今日からはじまる恋の話
「俺は宇津見零士っていう人間が好きだ。それだけじゃお前の傍にいたい理由にはならねーの?」
俺は今まで大きな壁をいくつも感じてきた。
男とか女とかそんなの関係ないって思いながらも、自分が一番気にしていて、鈴村のことを遠ざけようとした。
始まりがあれば終わりがあって、前へ進んで行ってしまう鈴村とは違って、俺はひとりに戻るだけ。

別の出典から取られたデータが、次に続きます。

**config.mk**
```make
export PLATFORM = sky130hd
export DESIGN_NAME = ulpi_rx_capture
export DESIGN_NICKNAME = d
export VERILOG_FILES = /design/src/ulpi_pkg.sv /design/src/ulpi_rx_capture.sv
export SDC_FILE = /design/constraint.sdc
export NUM_CORES = 1
export LEC_CHECK = 0
export BUFFER_PORTS_ARGS = -buffer_cell sky130_fd_sc_hd__buf_4
export CELL_PAD_IN_SITES_DETAIL_PLACEMENT = 0
export CELL_PAD_IN_SITES_GLOBAL_PLACEMENT = 1
export CORE_AREA = 2 2 39 41
export CTS_CLUSTER_DIAMETER = 40
export CTS_CLUSTER_SIZE = 40
export DETAILED_ROUTE_END_ITERATION = 6
export DIE_AREA = 0 0 41 43
export HOLD_SLACK_MARGIN = 0.12
export PLACE_DENSITY_LB_ADDON = 0.1
export SYNTH_ARGS = -nofsm -noshare
export SYNTH_HDL_FRONTEND = slang
export SYNTH_SLANG_ARGS = --single-unit
```
**constraint.sdc**
```tcl
create_clock -name CLKOUT -period 0.9 [get_ports CLKOUT]
set_input_delay 0.09 -clock CLKOUT [delete_from_list [all_inputs] [get_ports CLKOUT]]
set_output_delay 0.09 -clock CLKOUT [all_outputs]
set_load 0.005 [all_outputs]
```
**src/ulpi_pkg.sv**
```systemverilog
// Fixed enumeration script for one device with no CRC checks and at most 64 steps
package ulpi_pkg;

	localparam int DATA_W = 8; // ULPI data bus width

	typedef logic [DATA_W-1:0] ulpi_byte_t;

	// PHY reset hold time in CLKOUT cycles
	localparam logic [31:0] PHY_RESET_CYCLES = 32'd1000000;

	// Link idle byte, also driven with STP
	localparam ulpi_byte_t TXCMD_NOOP = 8'h00;

	// Register write TXCMDs are 10 followed by the 6 bit address
	localparam ulpi_byte_t REG_WRITE_OTG_CTRL  = 8'h8A; // OTG_CTRL at 0x0A
	localparam ulpi_byte_t REG_WRITE_FUNC_CTRL = 8'h84; // FUNC_CTRL at 0x04

	// Transmit TXCMD 0100 with the ACK PID nibble
	localparam ulpi_byte_t TXCMD_ACK = 8'h42;

	typedef enum logic [1:0] {
		STEP_TX,    // Offer value on the transmit channel
		STEP_MATCH, // Wait for a received byte equal to value
		STEP_SKIP,  // Drop value received bytes
		STEP_END    // Script done
	} step_kind_e;

	typedef struct packed {
		step_kind_e kind;
		ulpi_byte_t value; // Byte to send or match, or skip count
		logic       last;  // Last byte of a transmit transfer
	} script_step_t;

	localparam int SCRIPT_LEN = 48;

	typedef logic [5:0] script_idx_t;

	localparam script_step_t ENUM_SCRIPT [SCRIPT_LEN] = '{
		// OTG off, peripheral mode
		'{STEP_TX, REG_WRITE_OTG_CTRL, 1'b0},
		'{STEP_TX, 8'h00, 1'b1},
		// Full speed, normal operation
		'{STEP_TX, REG_WRITE_FUNC_CTRL, 1'b0},
		'{STEP_TX, 8'h45, 1'b1},
		// DATA0 setup, GET_DESCRIPTOR for the device descriptor
		'{STEP_MATCH, 8'hC3, 1'b0},
		'{STEP_MATCH, 8'h80, 1'b0},
		'{STEP_MATCH, 8'h06, 1'b0},
		'{STEP_MATCH, 8'h00, 1'b0},
		'{STEP_MATCH, 8'h01, 1'b0},
		'{STEP_MATCH, 8'h00, 1'b0},
		'{STEP_MATCH, 8'h00, 1'b0},
		'{STEP_MATCH, 8'h40, 1'b0},
		'{STEP_MATCH, 8'h00, 1'b0},
		'{STEP_SKIP, 8'd2, 1'b0}, // CRC16
		'{STEP_TX, TXCMD_ACK, 1'b1},
		// IN token
		'{STEP_MATCH, 8'h69, 1'b0},
		'{STEP_MATCH, 8'h00, 1'b0},
		'{STEP_MATCH, 8'h10, 1'b0},
		// DATA1 with the first 8 descriptor bytes
		'{STEP_TX, 8'h4B, 1'b0},
		'{STEP_TX, 8'h12, 1'b0}, // bLength
		'{STEP_TX, 8'h01, 1'b0}, // bDescriptorType
		'{STEP_TX, 8'h00, 1'b0},
		'{STEP_TX, 8'h02, 1'b0}, // USB 2.0
		'{STEP_TX, 8'hFF, 1'b0},
		'{STEP_TX, 8'hFF, 1'b0},
		'{STEP_TX, 8'hFF, 1'b0},
		'{STEP_TX, 8'h08, 1'b0}, // bMaxPacketSize0
		'{STEP_TX, 8'h16, 1'b0}, // CRC16, low byte first
		'{STEP_TX, 8'h33, 1'b1},
		// OUT token, then zero length DATA1 status
		'{STEP_MATCH, 8'hE1, 1'b0},
		'{STEP_MATCH, 8'h00, 1'b0},
		'{STEP_MATCH, 8'h10, 1'b0},
		'{STEP_MATCH, 8'h4B, 1'b0},
		'{STEP_MATCH, 8'h00, 1'b0},
		'{STEP_MATCH, 8'h00, 1'b0},
		'{STEP_TX, TXCMD_ACK, 1'b1},
		// Second setup, SET_ADDRESS 3
		'{STEP_MATCH, 8'hC3, 1'b0},
		'{STEP_MATCH, 8'h00, 1'b0},
		'{STEP_MATCH, 8'h05, 1'b0},
		'{STEP_MATCH, 8'h03, 1'b0},
		'{STEP_MATCH, 8'h00, 1'b0},
		'{STEP_MATCH, 8'h00, 1'b0},
		'{STEP_MATCH, 8'h00, 1'b0},
		'{STEP_MATCH, 8'h00, 1'b0},
		'{STEP_MATCH, 8'h00, 1'b0},
		'{STEP_SKIP, 8'd2, 1'b0}, // CRC16
		'{STEP_TX, TXCMD_ACK, 1'b1},
		'{STEP_END, 8'h00, 1'b0}
	};

endpackage

```
**src/ulpi_rx_capture.sv**
```systemverilog
// Packet data bytes only with no RXCMD decoding so line state and receive errors are not seen
module ulpi_rx_capture (
	input  logic                 CLKOUT,
	input  logic                 reset,
	input  logic                 dir,
	input  logic                 nxt,
	input  ulpi_pkg::ulpi_byte_t bus_in,   // Raw data bus
	output logic                 rx_valid, // One cycle per received byte
	output ulpi_pkg::ulpi_byte_t rx_byte
);

	logic dir_q;       // dir one cycle back
	logic rx_data_cyc; // Real receive data on the bus

	// Turnaround is the first dir high cycle
	// dir high with nxt low carries an RXCMD
	assign rx_data_cyc = dir && dir_q && nxt;

	always_ff @(posedge CLKOUT)
	begin
		if (!reset)
		begin
			dir_q    <= 1'b0;
			rx_valid <= 1'b0;
		end
		else
		begin
			dir_q    <= dir;
			rx_valid <= rx_data_cyc;
		end
	end

	// Byte register, only meaningful with rx_valid
	always_ff @(posedge CLKOUT)
	begin
		if (rx_data_cyc)
		begin
			rx_byte <= bus_in;
		end
	end

endmodule

```
==> results.cfg, run 1 <==
[run_status]
run_status = complete, no violations

[critical_path]
timing.critical_path.buf_inv = 1
r2r_setup_slack_ns = 0.04
cp-startpoint = rx_byte[6]$_DFFE_PP_
critical_path.cell_chain = buf_4
cp_slowest_stage_delay_ns = 0.38
r2r.worst_path.cells = 1
worst_ep_arrival_time_ns = 0.78
cp_top_family = flip-flops
endpoint_class_of_the_critical_path = output port
reg_to_reg_critical_path_startpoint = dir_q$_SDFF_PN0_
crit_path_end = rx_byte[6]
worst-path-max-fanout = 1
cp_data_required_time_ns = 0.81
critPathSlowestCell = sky130_fd_sc_hd__edfxtp_1
critical_path_depth = 1
path_class = flip-flop to output port
critPathLaunchType = flip-flop
rr_endpoint = rx_byte[1]$_DFFE_PP_

[timing]
rsz_0062_raised_after_global_routing = yes
final-hold-violation-count = 0
finalSetupViolCount = 0
post-route-min-period_ns = 0.8700
max_slew.worst_pin.slew_ns = 0.1257
achievable-frequency_mhz = 1149
fin_setup_tns_ns = 0
fin_crit_share = 0.9667
slew_headroom = 0.9162
timing.clock.skew_ns = 0.004732
final-max-slew-violation-count = 0

[logic_synthesis]
yosysWarningCount = 0
netlist_area_um2 = 304.0
syn_nets = 25
synth.distinct_cells = 5
syn-mean-instance-area_um2 = 23.39
ys_ff_latch = 10
postSynthCellCount = 13
ys_seq_area_frac = 0.9218

[clock_network]
clock_sink_count = 10
htree_levels = 1
clock_latency_on_the_worst_skew_pair_ns = 0.26
clock_tree_from_tritoncts = yes
cts_max_path_buffers = 2
path_clk_slew_ns = 0.06
root_buffer = sky130_fd_sc_hd__clkbuf_4
postCtsSetupRepairBufs = 0
cts-buffers-inserted = 3

[power]
max-vdd-ir-drop_mv = 0.7626
power_frac_comb = 0.103
cellLeakagePower_uw = 0.0002576
seqPwrFrac = 0.559
power.switching_fraction = 0.1799
internal_power_uw = 752.0
power_frac_clock = 0.338
p_sw_uw = 165.0
powerDensity_nw_per_um2 = 1493

[grt]
grt_pass1_wl_mm = 1.007
gr-usage-all-layers = 0.09766
grt_start_max_net_pins = 9
total_global_routing_overflow = 0
vias_in_the_first_global_route = 245
grt_antenna_before_repair = 0

[detailed_routing]
detail_route.wirelength_um = 669
dr.first_iter.drc_count = 3
drc_errors = 0
drtAntennaViolNets = 0
dr_total_vias = 239
routed_len_inst_um = 10.45
routed_via_density = 3.734
drtPass1Iterations = 2

[layout]
final_cell_mix = sky130_fd_sc_hd__buf_4 (20), sky130_fd_sc_hd__dlygate4sd3_1 (11), sky130_fd_sc_hd__edfxtp_1 (8)
nets = 61
area.growth.synth_to_final_pct = 102.1
layout.filler_cells = 136
layout.cells.most_common = sky130_fd_sc_hd__buf_4
end_of_flow_core_utilization = 0.4439
antenna_cells_inserted = 0
drive_gt1_frac = 0.5208

[floorplanning]
starting_density = 0.2197
floorplan.io_pins = 21
dieWidth_um = 41
core_area_um2 = 1384
dieArea_um2 = 1763
row_cnt = 14
floorplan.die.height_um = 43

[place]
globalplace.congestion = 0.5153
numPortBuffers = 20

[hold_path]
hold_path.class = input port to flip-flop

[job]
cap_violations = 0
==> power groups by stage <==
| stage | logic (uW) | registers [uW] | clock network [uW] |
|---|---|---|---|
| 3_3_place_gp | 53.6 | 522 | 0 |
| 4_1_cts | 94.6 | 513 | 325 |
| 5_1_grt | 102 | 513 | 351 |
| 6_report | 94.5 | 512 | 310 |
| 3_5_place_dp | 55.7 | 522 | 0 |
| 2_1_floorplan | 5.74 | 523 | 0 |
==> cells by family (layout without fill, tap and decap cells) <==
logic type | after synthesis | in the layout | synth area share
and+or+nand+nor | 3 | 3 | 0.07821
buffers and inverters | 0 | 35 | 0
DFF | 10 | 10 | 0.9218
==> worst min path at each step <==
stage / startpoint / end / slack, ns / depth (start not counted)
after floorplan: bus_in[0] / rx_byte[0]$_DFFE_PP_ / 0.19 / 0
after global placement: bus_in[0] / rx_byte[0]$_DFFE_PP_ / 0.27 / 1
after detailed placement: bus_in[3] / rx_byte[3]$_DFFE_PP_ / 0.27 / 1
after CTS: dir / rx_byte[5]$_DFFE_PP_ / 0.28 / 2
after global routing: dir / rx_byte[4]$_DFFE_PP_ / 0.30 / 2
final: dir / rx_byte[5]$_DFFE_PP_ / 0.30 / 2
==> synth_stat cells <==
cell / instances / area, um^2
sky130_fd_sc_hd__edfxtp_1: 8 / 240.2
sky130_fd_sc_hd__dfxtp_1: 2 / 40.04
sky130_fd_sc_hd__and2_2: 1 / 7.510
sky130_fd_sc_hd__and3_2: 1 / 7.510
sky130_fd_sc_hd__and4_1: 1 / 8.760
==> what timing repair did <==
item | CTS | global route
endpoints found under the hold margin | 10 | 0
resized for setup | 1 | 0
endpoints found under the setup margin | 8 | 1
hold buffers | 11 | 0
==> sequential cells by signal (all words and copies together) (netlist names) <==
name / cells
rx_byte: 8
dir_q: 1
rx_valid: 1
==> per-stage QoR <==
step           setup slack, ns  cells  hold slack (ns)  power, uW  area (um^2)
3_5_place_dp         -0.005689     49           0.2702      578.1        474.2
5_1_grt              -0.001899     64           0.2997      965.6        614.3
6_report               0.02997     64           0.2974      917.0        614.3
2_1_floorplan          0.05250     13           0.1889      528.6        304.0
4_1_cts                0.01624     64           0.2827      932.3        614.3
3_3_place_gp           0.01129     49           0.2701      575.3        474.2
==> final cells by class <==
cell class              instances  area [um^2]  area share
clock buffers                   4        26.28     0.04277
multi-input cells               3        27.53     0.04481
repair buffers                 31        260.3      0.4236
well taps                      16        20.02     0.03259
flip-flops and latches         10        280.3      0.4562
==> routing by layer <==
metal | routed length [um] | up-vias | GRT usage
li1 | - | 119 | -
met1 | 185 | 109 | 0.08389
met2 | 434 | 9 | 0.1469
met3 | 40 | 2 | 0.04712
met4 | 8 | 0 | 0.1000
met5 | 0 | - | 0
(Power assumes the default switching activity.)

そんなのは耐えられないし、乗り越えられる自信もない。
だけど今、俺の頭の中では祈りにも似た想いが駆けめぐっている。
鈴村は運命の人ではないのかもしれない。
でも、運命の人を待つのではなく、自分で運命の人を決めていくことだってできるはず。
もうあれこれと考えずに恋をしていいのなら。
恋をしたい相手を選んでもいいのなら……。
「俺も鈴村の傍にいたい」
そう言って強く鈴村の体を抱き返した。
いくつ障害があっても、誰になにを言われても、鈴村からもらった勇気があれば大丈夫。
きみがいれば、なんにも怖いことなんてない。
鈴村が嬉しそうに笑った。俺もつられて笑った。
その瞬間、甘い香りが俺たちを包んだ。
それは、優しい林檎の匂いだった。